**Your goal:** Look below and pull out each line with the word "debug".

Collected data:
<file path="src/rtl/regs.sv">
// Architectural integer register file (x0..x31) for the three-stage RV32 core.
//
// Write-back from EX lands on the rising clock edge; the two ID read ports are
// combinational and see a same-cycle write through a bypass. A pending-write
// scoreboard tracks registers that an issued instruction will still write; a
// read of such a register raises stall_o until its write-back arrives. A debug
// port reads the raw array, and wb_count_o counts accepted write-backs.
//
// Ports:
//   clk, rst_n                      clock, asynchronous active-low reset
//   rd_addr_i/rd_data_i/rd_wen_i    write-back from EX
//   reg{1,2}_raddr_i, reg{1,2}_re_i ID read addresses and "operand used" flags
//   reg{1,2}_rdata_o                ID read data (with write bypass)
//   issue_rd_addr_i, issue_wen_i    destination of the instruction leaving ID
//   stall_o                         RAW hazard, ID must hold
//   dbg_raddr_i, dbg_rdata_o        debug read port (no bypass)
//   wb_count_o                      count of accepted write-backs (wraps)
module regs #(
  parameter int unsigned XLEN  = 32,
  parameter int unsigned NREGS = 32,
  localparam int unsigned AW   = $clog2(NREGS)
) (
  input  logic            clk,
  input  logic            rst_n,
  input  logic [AW-1:0]   rd_addr_i,
  input  logic [XLEN-1:0] rd_data_i,
  input  logic            rd_wen_i,
  input  logic [AW-1:0]   reg1_raddr_i,
  input  logic            reg1_re_i,
  input  logic [AW-1:0]   reg2_raddr_i,
  input  logic            reg2_re_i,
  output logic [XLEN-1:0] reg1_rdata_o,
  output logic [XLEN-1:0] reg2_rdata_o,
  input  logic [AW-1:0]   issue_rd_addr_i,
  input  logic            issue_wen_i,
  output logic            stall_o,
  input  logic [AW-1:0]   dbg_raddr_i,
  output logic [XLEN-1:0] dbg_rdata_o,
  output logic [31:0]     wb_count_o
);

  logic [XLEN-1:0]  regs_q [NREGS];
  logic [NREGS-1:0] pending_q, pending_d;
  logic [31:0]      wb_count_q;
  logic             hazard1, hazard2;

  // Zero for x0, bypassed write-back data when it targets the same register,
  // otherwise the stored value.
  function automatic logic [XLEN-1:0] read_port(input logic [AW-1:0] addr);
    if (addr == '0) begin
      return '0;
    end else if (rd_wen_i && (rd_addr_i == addr)) begin
      return rd_data_i;
    end else begin
      return regs_q[addr];
    end
  endfunction

  always_comb begin
    reg1_rdata_o = read_port(reg1_raddr_i);
    reg2_rdata_o = read_port(reg2_raddr_i);
    dbg_rdata_o  = (dbg_raddr_i == '0) ? '0 : regs_q[dbg_raddr_i];
  end

  // A register being written back this cycle is covered by the bypass.
  always_comb begin
    hazard1 = reg1_re_i & pending_q[reg1_raddr_i] &
              ~(rd_wen_i & (rd_addr_i == reg1_raddr_i));
    hazard2 = reg2_re_i & pending_q[reg2_raddr_i] &
              ~(rd_wen_i & (rd_addr_i == reg2_raddr_i));
    stall_o = hazard1 | hazard2;
  end

  // Clear first, then set, so a same-cycle set on the same rd wins: the newer
  // instruction owns the register.
  always_comb begin
    pending_d = pending_q;
    if (rd_wen_i) begin
      pending_d[rd_addr_i] = 1'b0;
    end
    if (issue_wen_i && (issue_rd_addr_i != '0) && !stall_o) begin
      pending_d[issue_rd_addr_i] = 1'b1;
    end
    pending_d[0] = 1'b0;
  end

  always_ff @(posedge clk or negedge rst_n) begin
    if (!rst_n) begin
      for (int i = 0; i < int'(NREGS); i++) begin
        regs_q[i] <= '0;
      end
      pending_q  <= '0;
      wb_count_q <= '0;
    end else begin
      if (rd_wen_i && (rd_addr_i != '0)) begin
        regs_q[rd_addr_i] <= rd_data_i;
      end
      pending_q <= pending_d;
      // Counts every accepted write-back, x0 included.
      if (rd_wen_i) begin
        wb_count_q <= wb_count_q + 32'd1;
      end
    end
  end

  assign wb_count_o = wb_count_q;

endmodule

</file>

**Solution below:**
// read of such a register raises stall_o until its write-back arrives. A debug
//   dbg_raddr_i, dbg_rdata_o        debug read port (no bypass)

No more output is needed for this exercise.